§ **EXERCISE REQUIREMENTS**:
After locating the line that contains "advance is set." in the records below, write out exactly that line and each line after it through the one that contains "modport source (output valid, output advance, input", and nothing else.

══ DATASET RECORDS

<file path="src/rtl/stw_pkg.sv">
// ----------------------------------------------------------------------------
// stw_pkg: shared constants and types for the strided tensor address walker
// Widths of the walk state, the configuration registers and their indexes.
// ----------------------------------------------------------------------------
package stw_pkg;

  // Walk geometry
  localparam int MAX_RANK  = 4;
  localparam int DIM_BITS  = 16;
  localparam int ADDR_BITS = 48;

  // Product of one index and one stride, kept no wider than an address
  localparam int PROD_W = (2 * DIM_BITS < ADDR_BITS) ? 2 * DIM_BITS : ADDR_BITS;

  // Configuration port
  localparam int CFG_IDX_W  = 3;
  localparam int CFG_DATA_W = 64;
  localparam int RANK_W     = 3;
  localparam int BASE_W     = 32;
  localparam int ESL_W      = 2;

  typedef enum logic [CFG_IDX_W-1:0] {
    CFG_RANK           = 3'd0,
    CFG_DIM_SIZES      = 3'd1,
    CFG_DIM_STRIDES    = 3'd2,
    CFG_BASE_OFFSET    = 3'd3,
    CFG_ELEM_SIZE_LOG2 = 3'd4
  } cfg_reg_e;

  // Register reset values
  localparam logic [RANK_W-1:0]     RANK_RST    = 3'd4;
  localparam logic [CFG_DATA_W-1:0] SIZES_RST   = 64'h0001_0001_0001_0001;
  localparam logic [CFG_DATA_W-1:0] STRIDES_RST = 64'h0;
  localparam logic [BASE_W-1:0]     BASE_RST    = 32'h0;
  localparam logic [ESL_W-1:0]      ESL_RST     = 2'd2;

endpackage

</file>
<file path="src/rtl/stw_in_if.sv">
// ----------------------------------------------------------------------------
// stw_in_if: request channel of the address walker
// One beat asks for the addresses of the next element when advance is set.
// ----------------------------------------------------------------------------
interface stw_in_if;
  logic valid;
  logic ready;
  logic advance;

  modport source (output valid, output advance, input ready);
  modport sink   (input valid, input advance, output ready);
endinterface

</file>
<file path="src/rtl/stw_out_if.sv">
// ----------------------------------------------------------------------------
// stw_out_if: address channel of the address walker
// One beat carries the source and destination byte addresses of one element.
// ----------------------------------------------------------------------------
interface stw_out_if;
  logic                          valid;
  logic                          ready;
  logic [stw_pkg::ADDR_BITS-1:0] source_addr;
  logic [stw_pkg::ADDR_BITS-1:0] dest_addr;
  logic                          last;

  modport source (output valid, output source_addr, output dest_addr, output last,
                  input ready);
  modport sink   (input valid, input source_addr, input dest_addr, input last,
                  output ready);
endinterface

</file>
<file path="src/rtl/strided_tensor_address_walker_core.sv">
// ----------------------------------------------------------------------------
// strided_tensor_address_walker_core: strided N-D address generator
// Walks a strided tensor view in row-major order and emits per element the
// source byte address and the contiguous destination byte address.
// ----------------------------------------------------------------------------
// Usage:
//   in_i   : request beats. A beat with advance set steps the walk and yields
//            one address beat; a beat with advance clear is taken and dropped.
//   out_o  : address beats (source_addr, dest_addr, last). last marks the
//            final element; the index counters then wrap to zero.
//   cfg_*  : register writes, one per cycle with cfg_we_i, only while idle.
// Path    : a request beat passes the counter/multiply stage, then the
//           sum/output register, before its address beat is valid.
// Rate    : one element per cycle while out_o accepts beats; the index
//           counters step through a combinational carry chain, the
//           index-times-stride products are registered before the final sum.
// Stall   : with out_o stalled, one more request is held in the product
//           stage; in_i.ready then drops until the output register frees.
// Reset   : registers return to their default view (rank 4, all sizes 1,
//           strides 0, base 0, four-byte elements), counters clear, both
//           stages empty. No clearing pass is needed.
// ----------------------------------------------------------------------------
module strided_tensor_address_walker_core (
  input  logic                             clk_i,
  input  logic                             rst_ni,
  stw_in_if.sink                           in_i,
  stw_out_if.source                        out_o,
  input  logic                             cfg_we_i,
  input  logic [stw_pkg::CFG_IDX_W-1:0]    cfg_idx_i,
  input  logic [stw_pkg::CFG_DATA_W-1:0]   cfg_data_i
);

  typedef logic [stw_pkg::DIM_BITS-1:0]  dim_t;
  typedef logic [stw_pkg::ADDR_BITS-1:0] addr_t;
  typedef logic [stw_pkg::PROD_W-1:0]    prod_t;

  // Configuration registers
  logic [stw_pkg::RANK_W-1:0]     rank_q;
  logic [stw_pkg::CFG_DATA_W-1:0] sizes_q;
  logic [stw_pkg::CFG_DATA_W-1:0] strides_q;
  logic [stw_pkg::BASE_W-1:0]     base_q;
  logic [stw_pkg::ESL_W-1:0]      esl_q;

  // Walk state
  dim_t  idx_q [stw_pkg::MAX_RANK];
  dim_t  idx_d [stw_pkg::MAX_RANK];
  addr_t cnt_q, cnt_d;

  // Product stage
  logic  s1_v_q;
  prod_t s1_prod_q [stw_pkg::MAX_RANK];
  addr_t s1_dest_q;
  logic  s1_last_q;

  // Output register
  logic  out_v_q;
  addr_t out_src_q, out_dst_q;
  logic  out_last_q;

  // Per-slot decode
  logic  act    [stw_pkg::MAX_RANK];
  dim_t  size_r [stw_pkg::MAX_RANK];
  dim_t  stride [stw_pkg::MAX_RANK];
  logic  wrap   [stw_pkg::MAX_RANK];
  dim_t  nxt    [stw_pkg::MAX_RANK];
  prod_t prod   [stw_pkg::MAX_RANK];
  logic  at_end;
  addr_t dest_val;
  addr_t src_val;

  // Handshake
  logic s2_en;
  logic push;

  assign s2_en      = !out_v_q || out_o.ready;
  assign in_i.ready = !s1_v_q || s2_en;
  assign push       = in_i.valid && in_i.ready && in_i.advance;

  // Configuration writes
  always_ff @(posedge clk_i or negedge rst_ni) begin
    if (!rst_ni) begin
      rank_q    <= stw_pkg::RANK_RST;
      sizes_q   <= stw_pkg::SIZES_RST;
      strides_q <= stw_pkg::STRIDES_RST;
      base_q    <= stw_pkg::BASE_RST;
      esl_q     <= stw_pkg::ESL_RST;
    end else if (cfg_we_i) begin
      unique case (stw_pkg::cfg_reg_e'(cfg_idx_i))
        stw_pkg::CFG_RANK:           rank_q    <= cfg_data_i[stw_pkg::RANK_W-1:0];
        stw_pkg::CFG_DIM_SIZES:      sizes_q   <= cfg_data_i;
        stw_pkg::CFG_DIM_STRIDES:    strides_q <= cfg_data_i;
        stw_pkg::CFG_BASE_OFFSET:    base_q    <= cfg_data_i[stw_pkg::BASE_W-1:0];
        stw_pkg::CFG_ELEM_SIZE_LOG2: esl_q     <= cfg_data_i[stw_pkg::ESL_W-1:0];
        default: ;
      endcase
    end
  end

  // Slot decode, end detect, carry chain and products
  always_comb begin
    logic                          carry;
    logic [2*stw_pkg::DIM_BITS-1:0] full;
    dim_t                          size_e;
    dim_t                          last_i;
    at_end = 1'b1;
    carry  = 1'b1;
    for (int k = 0; k < stw_pkg::MAX_RANK; k++) begin
      // rank 0 still walks the innermost slot; slots past rank are idle
      act[k]    = (k == 0) || (int'(rank_q) > k);
      size_r[k] = dim_t'(sizes_q >> (k * stw_pkg::DIM_BITS));
      stride[k] = dim_t'(strides_q >> (k * stw_pkg::DIM_BITS));
      size_e    = (size_r[k] == '0) ? dim_t'(1) : size_r[k];
      last_i    = size_e - dim_t'(1);
      if (act[k] && (idx_q[k] != last_i)) begin
        at_end = 1'b0;
      end
      nxt[k]  = idx_q[k] + dim_t'(1);
      wrap[k] = (nxt[k] == '0) || (nxt[k] >= size_e);
      full    = (2*stw_pkg::DIM_BITS)'(idx_q[k]) * (2*stw_pkg::DIM_BITS)'(stride[k]);
      prod[k] = act[k] ? prod_t'(full) : '0;
    end

    // next counters: clear on wrap of the whole view, else ripple carry
    for (int k = 0; k < stw_pkg::MAX_RANK; k++) begin
      idx_d[k] = idx_q[k];
      if (at_end) begin
        idx_d[k] = '0;
      end else if (act[k] && carry) begin
        idx_d[k] = wrap[k] ? '0 : nxt[k];
        carry    = wrap[k];
      end
    end
    cnt_d    = at_end ? '0 : cnt_q + addr_t'(1);
    dest_val = cnt_q << esl_q;
  end

  // Walk state
  always_ff @(posedge clk_i or negedge rst_ni) begin
    if (!rst_ni) begin
      for (int k = 0; k < stw_pkg::MAX_RANK; k++) begin
        idx_q[k] <= '0;
      end
      cnt_q <= '0;
    end else if (push) begin
      idx_q <= idx_d;
      cnt_q <= cnt_d;
    end
  end

  // Stage valids
  always_ff @(posedge clk_i or negedge rst_ni) begin
    if (!rst_ni) begin
      s1_v_q  <= 1'b0;
      out_v_q <= 1'b0;
    end else begin
      if (push) begin
        s1_v_q <= 1'b1;
      end else if (s2_en) begin
        s1_v_q <= 1'b0;
      end
      if (s1_v_q && s2_en) begin
        out_v_q <= 1'b1;
      end else if (out_o.ready) begin
        out_v_q <= 1'b0;
      end
    end
  end

  // Source address sum
  always_comb begin
    addr_t sum;
    sum = '0;
    for (int k = 0; k < stw_pkg::MAX_RANK; k++) begin
      sum = sum + addr_t'(s1_prod_q[k]);
    end
    src_val = addr_t'(base_q) + (sum << esl_q);
  end

  // Payload registers
  always_ff @(posedge clk_i) begin
    if (push) begin
      s1_prod_q <= prod;
      s1_dest_q <= dest_val;
      s1_last_q <= at_end;
    end
    if (s1_v_q && s2_en) begin
      out_src_q  <= src_val;
      out_dst_q  <= s1_dest_q;
      out_last_q <= s1_last_q;
    end
  end

  assign out_o.valid       = out_v_q;
  assign out_o.source_addr = out_src_q;
  assign out_o.dest_addr   = out_dst_q;
  assign out_o.last        = out_last_q;

  // Checks
  a_wrap_clears: assert property (@(posedge clk_i) disable iff (!rst_ni)
    push && at_end |=> cnt_q == '0)
    else $error("element count not cleared after last element");

  a_count_steps: assert property (@(posedge clk_i) disable iff (!rst_ni)
    push && !at_end |=> cnt_q == $past(cnt_q) + addr_t'(1))
    else $error("element count did not step by one");

  a_push_fills: assert property (@(posedge clk_i) disable iff (!rst_ni)
    push |=> s1_v_q)
    else $error("accepted beat lost before product stage");

  a_no_overrun: assert property (@(posedge clk_i) disable iff (!rst_ni)
    s1_v_q && out_v_q && !out_o.ready |-> !in_i.ready)
    else $error("request taken while both stages are full and stalled");

endmodule
</file>
<file path="src/flat_wrapper.sv">
// flat-port wrapper written by rule: the top's interface ports become plain ports
module strided_tensor_address_walker_core_flat 
  (clk_i, rst_ni, cfg_we_i, cfg_idx_i, cfg_data_i, in_i_valid, in_i_advance, in_i_ready, out_o_valid, out_o_source_addr, out_o_dest_addr, out_o_last, out_o_ready);
  stw_in_if in_i_i ();
  stw_out_if out_o_i ();
  input  logic clk_i;
  input  logic rst_ni;
  input  logic cfg_we_i;
  input  logic [stw_pkg::CFG_IDX_W-1:0] cfg_idx_i;
  input  logic [stw_pkg::CFG_DATA_W-1:0] cfg_data_i;
  input wire logic [$bits(in_i_i.valid)-1:0] in_i_valid;
  input wire logic [$bits(in_i_i.advance)-1:0] in_i_advance;
  output wire logic [$bits(in_i_i.ready)-1:0] in_i_ready;
  output wire logic [$bits(out_o_i.valid)-1:0] out_o_valid;
  output wire logic [$bits(out_o_i.source_addr)-1:0] out_o_source_addr;
  output wire logic [$bits(out_o_i.dest_addr)-1:0] out_o_dest_addr;
  output wire logic [$bits(out_o_i.last)-1:0] out_o_last;
  input wire logic [$bits(out_o_i.ready)-1:0] out_o_ready;
  assign in_i_i.valid = in_i_valid;
  assign in_i_i.advance = in_i_advance;
  assign in_i_ready = in_i_i.ready;
  assign out_o_valid = out_o_i.valid;
  assign out_o_source_addr = out_o_i.source_addr;
  assign out_o_dest_addr = out_o_i.dest_addr;
  assign out_o_last = out_o_i.last;
  assign out_o_i.ready = out_o_ready;
  strided_tensor_address_walker_core u_core (.clk_i(clk_i), .rst_ni(rst_ni), .in_i(in_i_i), .out_o(out_o_i), .cfg_we_i(cfg_we_i), .cfg_idx_i(cfg_idx_i), .cfg_data_i(cfg_data_i));
endmodule
</file>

════

§ **ANSWER TO THIS TASK**:
// One beat asks for the addresses of the next element when advance is set.
// ----------------------------------------------------------------------------
interface stw_in_if;
  logic valid;
  logic ready;
  logic advance;

  modport source (output valid, output advance, input ready);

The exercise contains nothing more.